All records below are to be repeated precisely, with nothing added.
#### Provided records ####
==> src/rtl/ldst_seq_pkg.sv <==
package ldst_seq_pkg;

   typedef enum logic [2:0] {
      SQ_IDLE    = 3'd0,
      SQ_ARM     = 3'd1,
      SQ_ADDR    = 3'd2,
      SQ_LDWAIT  = 3'd3,
      SQ_STPULSE = 3'd4,
      SQ_STDRAIN = 3'd5,
      SQ_DONE    = 3'd6
   } seq_state_e;

   // States in which a request is presented on the port
   function automatic logic state_has_req(input seq_state_e s);
      return (s == SQ_ADDR) || (s == SQ_LDWAIT) ||
             (s == SQ_STPULSE) || (s == SQ_STDRAIN);
   endfunction

endpackage

==> src/rtl/ldst_seq_cmd_hold.sv <==
module ldst_seq_cmd_hold #(
   parameter int ADDR_W = 48,
   parameter int DATA_W = 64
) (
   input  logic              clk_i,
   input  logic              rst_ni,
   input  logic              take_i,
   input  logic              store_i,
   input  logic [ADDR_W-1:0] addr_i,
   input  logic [DATA_W-1:0] data_i,
   output logic              store_o,
   output logic [ADDR_W-1:0] addr_o,
   output logic [DATA_W-1:0] data_o
);

   always_ff @(posedge clk_i) begin
      if (!rst_ni) begin
         store_o <= 1'b0;
         addr_o  <= '0;
         data_o  <= '0;
      end else if (take_i) begin
         store_o <= store_i;
         addr_o  <= addr_i;
         data_o  <= data_i;
      end
   end

endmodule

==> src/rtl/ldst_seq_fsm.sv <==
module ldst_seq_fsm
   import ldst_seq_pkg::*;
(
   input  logic       clk_i,
   input  logic       rst_ni,
   input  logic       kill_i,
   input  logic       start_i,
   input  logic       store_i,
   input  logic       busy_i,
   input  logic       ack_i,
   input  logic       exc_i,
   input  logic       ld_vld_i,
   output seq_state_e state_o,
   output logic       take_cmd_o,
   output logic       take_ld_o,
   output logic       take_exc_o
);

   seq_state_e nxt;

   always_comb begin
      nxt        = state_o;
      take_cmd_o = 1'b0;
      take_ld_o  = 1'b0;
      take_exc_o = 1'b0;
      unique case (state_o)
         SQ_IDLE: begin
            if (start_i) begin
               nxt        = SQ_ARM;
               take_cmd_o = 1'b1;
            end
         end
         SQ_ARM: begin
            if (!busy_i) nxt = SQ_ADDR;
         end
         SQ_ADDR: begin
            if (exc_i) begin
               nxt        = SQ_DONE;
               take_exc_o = 1'b1;
            end else if (ack_i) begin
               nxt = store_i ? SQ_STPULSE : SQ_LDWAIT;
            end
         end
         SQ_LDWAIT: begin
            if (ld_vld_i) begin
               nxt       = SQ_DONE;
               take_ld_o = 1'b1;
            end
         end
         SQ_STPULSE: nxt = SQ_STDRAIN;
         SQ_STDRAIN: begin
            if (!busy_i) nxt = SQ_DONE;
         end
         SQ_DONE: nxt = SQ_IDLE;
         default: nxt = SQ_IDLE;
      endcase
      if (kill_i) begin
         nxt        = SQ_IDLE;
         take_cmd_o = 1'b0;
         take_ld_o  = 1'b0;
         take_exc_o = 1'b0;
      end
   end

   always_ff @(posedge clk_i) begin
      if (!rst_ni) state_o <= SQ_IDLE;
      else         state_o <= nxt;
   end

endmodule

==> src/rtl/ldst_seq_result.sv <==
module ldst_seq_result #(
   parameter int DATA_W = 64
) (
   input  logic              clk_i,
   input  logic              rst_ni,
   input  logic              clear_i,
   input  logic              take_ld_i,
   input  logic              take_exc_i,
   input  logic [DATA_W-1:0] ld_data_i,
   output logic [DATA_W-1:0] rdata_o,
   output logic              exc_o
);

   always_ff @(posedge clk_i) begin
      if (!rst_ni) begin
         rdata_o <= '0;
         exc_o   <= 1'b0;
      end else if (clear_i) begin
         rdata_o <= '0;
         exc_o   <= 1'b0;
      end else begin
         if (take_ld_i)  rdata_o <= ld_data_i;
         if (take_exc_i) exc_o   <= 1'b1;
      end
   end

endmodule

==> src/rtl/ldst_req_seq.sv <==
module ldst_req_seq
   import ldst_seq_pkg::*;
#(
   parameter int ADDR_W         = 48,
   parameter int DATA_W         = 64,
   parameter bit ZERO_IDLE_DATA = 1'b1
) (
   input  logic              clk_i,
   input  logic              rst_ni,
   input  logic              kill_i,
   input  logic              cmd_start_i,
   input  logic              cmd_store_i,
   input  logic [ADDR_W-1:0] cmd_addr_i,
   input  logic [DATA_W-1:0] cmd_wdata_i,
   output logic              cmd_ready_o,
   output logic              done_o,
   output logic              exc_o,
   output logic [DATA_W-1:0] rdata_o,
   output logic              port_ld_req_o,
   output logic              port_st_req_o,
   output logic              port_addr_vld_o,
   output logic [ADDR_W-1:0] port_addr_o,
   output logic              port_st_vld_o,
   output logic [DATA_W-1:0] port_st_data_o,
   input  logic              port_busy_i,
   input  logic              port_addr_ack_i,
   input  logic              port_addr_exc_i,
   input  logic              port_ld_vld_i,
   input  logic [DATA_W-1:0] port_ld_data_i
);

   localparam int STATE_W = $bits(seq_state_e);

   if (ADDR_W < 1 || ADDR_W > 64) begin : g_bad_addr_w
      $error("ldst_req_seq: ADDR_W must lie in 1..64");
   end
   if (DATA_W < 1 || DATA_W > 512) begin : g_bad_data_w
      $error("ldst_req_seq: DATA_W must lie in 1..512");
   end
   if (STATE_W != 3) begin : g_bad_state_w
      $error("ldst_req_seq: state encoding width changed");
   end

   seq_state_e        state;
   logic              take_cmd, take_ld, take_exc;
   logic              hold_store;
   logic [ADDR_W-1:0] hold_addr;
   logic [DATA_W-1:0] hold_data;
   logic              req_open;

   ldst_seq_fsm u_fsm (
      .clk_i      (clk_i),
      .rst_ni     (rst_ni),
      .kill_i     (kill_i),
      .start_i    (cmd_start_i),
      .store_i    (hold_store),
      .busy_i     (port_busy_i),
      .ack_i      (port_addr_ack_i),
      .exc_i      (port_addr_exc_i),
      .ld_vld_i   (port_ld_vld_i),
      .state_o    (state),
      .take_cmd_o (take_cmd),
      .take_ld_o  (take_ld),
      .take_exc_o (take_exc)
   );

   ldst_seq_cmd_hold #(
      .ADDR_W (ADDR_W),
      .DATA_W (DATA_W)
   ) u_hold (
      .clk_i   (clk_i),
      .rst_ni  (rst_ni),
      .take_i  (take_cmd),
      .store_i (cmd_store_i),
      .addr_i  (cmd_addr_i),
      .data_i  (cmd_wdata_i),
      .store_o (hold_store),
      .addr_o  (hold_addr),
      .data_o  (hold_data)
   );

   ldst_seq_result #(
      .DATA_W (DATA_W)
   ) u_res (
      .clk_i      (clk_i),
      .rst_ni     (rst_ni),
      .clear_i    (take_cmd | kill_i),
      .take_ld_i  (take_ld),
      .take_exc_i (take_exc),
      .ld_data_i  (port_ld_data_i),
      .rdata_o    (rdata_o),
      .exc_o      (exc_o)
   );

   assign req_open        = state_has_req(state);
   assign cmd_ready_o     = (state == SQ_IDLE);
   assign done_o          = (state == SQ_DONE);
   assign port_ld_req_o   = req_open & ~hold_store;
   assign port_st_req_o   = req_open &  hold_store;
   assign port_addr_vld_o = req_open;
   assign port_st_vld_o   = (state == SQ_STPULSE);

   if (ZERO_IDLE_DATA) begin : g_gated_bus
      assign port_addr_o    = req_open      ? hold_addr : '0;
      assign port_st_data_o = port_st_vld_o ? hold_data : '0;
   end else begin : g_raw_bus
      assign port_addr_o    = hold_addr;
      assign port_st_data_o = hold_data;
   end

endmodule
####
- Your response
==> src/rtl/ldst_seq_pkg.sv <==
package ldst_seq_pkg;

   typedef enum logic [2:0] {
      SQ_IDLE    = 3'd0,
      SQ_ARM     = 3'd1,
      SQ_ADDR    = 3'd2,
      SQ_LDWAIT  = 3'd3,
      SQ_STPULSE = 3'd4,
      SQ_STDRAIN = 3'd5,
      SQ_DONE    = 3'd6
   } seq_state_e;

   // States in which a request is presented on the port
   function automatic logic state_has_req(input seq_state_e s);
      return (s == SQ_ADDR) || (s == SQ_LDWAIT) ||
             (s == SQ_STPULSE) || (s == SQ_STDRAIN);
   endfunction

endpackage

==> src/rtl/ldst_seq_cmd_hold.sv <==
module ldst_seq_cmd_hold #(
   parameter int ADDR_W = 48,
   parameter int DATA_W = 64
) (
   input  logic              clk_i,
   input  logic              rst_ni,
   input  logic              take_i,
   input  logic              store_i,
   input  logic [ADDR_W-1:0] addr_i,
   input  logic [DATA_W-1:0] data_i,
   output logic              store_o,
   output logic [ADDR_W-1:0] addr_o,
   output logic [DATA_W-1:0] data_o
);

   always_ff @(posedge clk_i) begin
      if (!rst_ni) begin
         store_o <= 1'b0;
         addr_o  <= '0;
         data_o  <= '0;
      end else if (take_i) begin
         store_o <= store_i;
         addr_o  <= addr_i;
         data_o  <= data_i;
      end
   end

endmodule

==> src/rtl/ldst_seq_fsm.sv <==
module ldst_seq_fsm
   import ldst_seq_pkg::*;
(
   input  logic       clk_i,
   input  logic       rst_ni,
   input  logic       kill_i,
   input  logic       start_i,
   input  logic       store_i,
   input  logic       busy_i,
   input  logic       ack_i,
   input  logic       exc_i,
   input  logic       ld_vld_i,
   output seq_state_e state_o,
   output logic       take_cmd_o,
   output logic       take_ld_o,
   output logic       take_exc_o
);

   seq_state_e nxt;

   always_comb begin
      nxt        = state_o;
      take_cmd_o = 1'b0;
      take_ld_o  = 1'b0;
      take_exc_o = 1'b0;
      unique case (state_o)
         SQ_IDLE: begin
            if (start_i) begin
               nxt        = SQ_ARM;
               take_cmd_o = 1'b1;
            end
         end
         SQ_ARM: begin
            if (!busy_i) nxt = SQ_ADDR;
         end
         SQ_ADDR: begin
            if (exc_i) begin
               nxt        = SQ_DONE;
               take_exc_o = 1'b1;
            end else if (ack_i) begin
               nxt = store_i ? SQ_STPULSE : SQ_LDWAIT;
            end
         end
         SQ_LDWAIT: begin
            if (ld_vld_i) begin
               nxt       = SQ_DONE;
               take_ld_o = 1'b1;
            end
         end
         SQ_STPULSE: nxt = SQ_STDRAIN;
         SQ_STDRAIN: begin
            if (!busy_i) nxt = SQ_DONE;
         end
         SQ_DONE: nxt = SQ_IDLE;
         default: nxt = SQ_IDLE;
      endcase
      if (kill_i) begin
         nxt        = SQ_IDLE;
         take_cmd_o = 1'b0;
         take_ld_o  = 1'b0;
         take_exc_o = 1'b0;
      end
   end

   always_ff @(posedge clk_i) begin
      if (!rst_ni) state_o <= SQ_IDLE;
      else         state_o <= nxt;
   end

endmodule

==> src/rtl/ldst_seq_result.sv <==
module ldst_seq_result #(
   parameter int DATA_W = 64
) (
   input  logic              clk_i,
   input  logic              rst_ni,
   input  logic              clear_i,
   input  logic              take_ld_i,
   input  logic              take_exc_i,
   input  logic [DATA_W-1:0] ld_data_i,
   output logic [DATA_W-1:0] rdata_o,
   output logic              exc_o
);

   always_ff @(posedge clk_i) begin
      if (!rst_ni) begin
         rdata_o <= '0;
         exc_o   <= 1'b0;
      end else if (clear_i) begin
         rdata_o <= '0;
         exc_o   <= 1'b0;
      end else begin
         if (take_ld_i)  rdata_o <= ld_data_i;
         if (take_exc_i) exc_o   <= 1'b1;
      end
   end

endmodule

==> src/rtl/ldst_req_seq.sv <==
module ldst_req_seq
   import ldst_seq_pkg::*;
#(
   parameter int ADDR_W         = 48,
   parameter int DATA_W         = 64,
   parameter bit ZERO_IDLE_DATA = 1'b1
) (
   input  logic              clk_i,
   input  logic              rst_ni,
   input  logic              kill_i,
   input  logic              cmd_start_i,
   input  logic              cmd_store_i,
   input  logic [ADDR_W-1:0] cmd_addr_i,
   input  logic [DATA_W-1:0] cmd_wdata_i,
   output logic              cmd_ready_o,
   output logic              done_o,
   output logic              exc_o,
   output logic [DATA_W-1:0] rdata_o,
   output logic              port_ld_req_o,
   output logic              port_st_req_o,
   output logic              port_addr_vld_o,
   output logic [ADDR_W-1:0] port_addr_o,
   output logic              port_st_vld_o,
   output logic [DATA_W-1:0] port_st_data_o,
   input  logic              port_busy_i,
   input  logic              port_addr_ack_i,
   input  logic              port_addr_exc_i,
   input  logic              port_ld_vld_i,
   input  logic [DATA_W-1:0] port_ld_data_i
);

   localparam int STATE_W = $bits(seq_state_e);

   if (ADDR_W < 1 || ADDR_W > 64) begin : g_bad_addr_w
      $error("ldst_req_seq: ADDR_W must lie in 1..64");
   end
   if (DATA_W < 1 || DATA_W > 512) begin : g_bad_data_w
      $error("ldst_req_seq: DATA_W must lie in 1..512");
   end
   if (STATE_W != 3) begin : g_bad_state_w
      $error("ldst_req_seq: state encoding width changed");
   end

   seq_state_e        state;
   logic              take_cmd, take_ld, take_exc;
   logic              hold_store;
   logic [ADDR_W-1:0] hold_addr;
   logic [DATA_W-1:0] hold_data;
   logic              req_open;

   ldst_seq_fsm u_fsm (
      .clk_i      (clk_i),
      .rst_ni     (rst_ni),
      .kill_i     (kill_i),
      .start_i    (cmd_start_i),
      .store_i    (hold_store),
      .busy_i     (port_busy_i),
      .ack_i      (port_addr_ack_i),
      .exc_i      (port_addr_exc_i),
      .ld_vld_i   (port_ld_vld_i),
      .state_o    (state),
      .take_cmd_o (take_cmd),
      .take_ld_o  (take_ld),
      .take_exc_o (take_exc)
   );

   ldst_seq_cmd_hold #(
      .ADDR_W (ADDR_W),
      .DATA_W (DATA_W)
   ) u_hold (
      .clk_i   (clk_i),
      .rst_ni  (rst_ni),
      .take_i  (take_cmd),
      .store_i (cmd_store_i),
      .addr_i  (cmd_addr_i),
      .data_i  (cmd_wdata_i),
      .store_o (hold_store),
      .addr_o  (hold_addr),
      .data_o  (hold_data)
   );

   ldst_seq_result #(
      .DATA_W (DATA_W)
   ) u_res (
      .clk_i      (clk_i),
      .rst_ni     (rst_ni),
      .clear_i    (take_cmd | kill_i),
      .take_ld_i  (take_ld),
      .take_exc_i (take_exc),
      .ld_data_i  (port_ld_data_i),
      .rdata_o    (rdata_o),
      .exc_o      (exc_o)
   );

   assign req_open        = state_has_req(state);
   assign cmd_ready_o     = (state == SQ_IDLE);
   assign done_o          = (state == SQ_DONE);
   assign port_ld_req_o   = req_open & ~hold_store;
   assign port_st_req_o   = req_open &  hold_store;
   assign port_addr_vld_o = req_open;
   assign port_st_vld_o   = (state == SQ_STPULSE);

   if (ZERO_IDLE_DATA) begin : g_gated_bus
      assign port_addr_o    = req_open      ? hold_addr : '0;
      assign port_st_data_o = port_st_vld_o ? hold_data : '0;
   end else begin : g_raw_bus
      assign port_addr_o    = hold_addr;
      assign port_st_data_o = hold_data;
   end

endmodule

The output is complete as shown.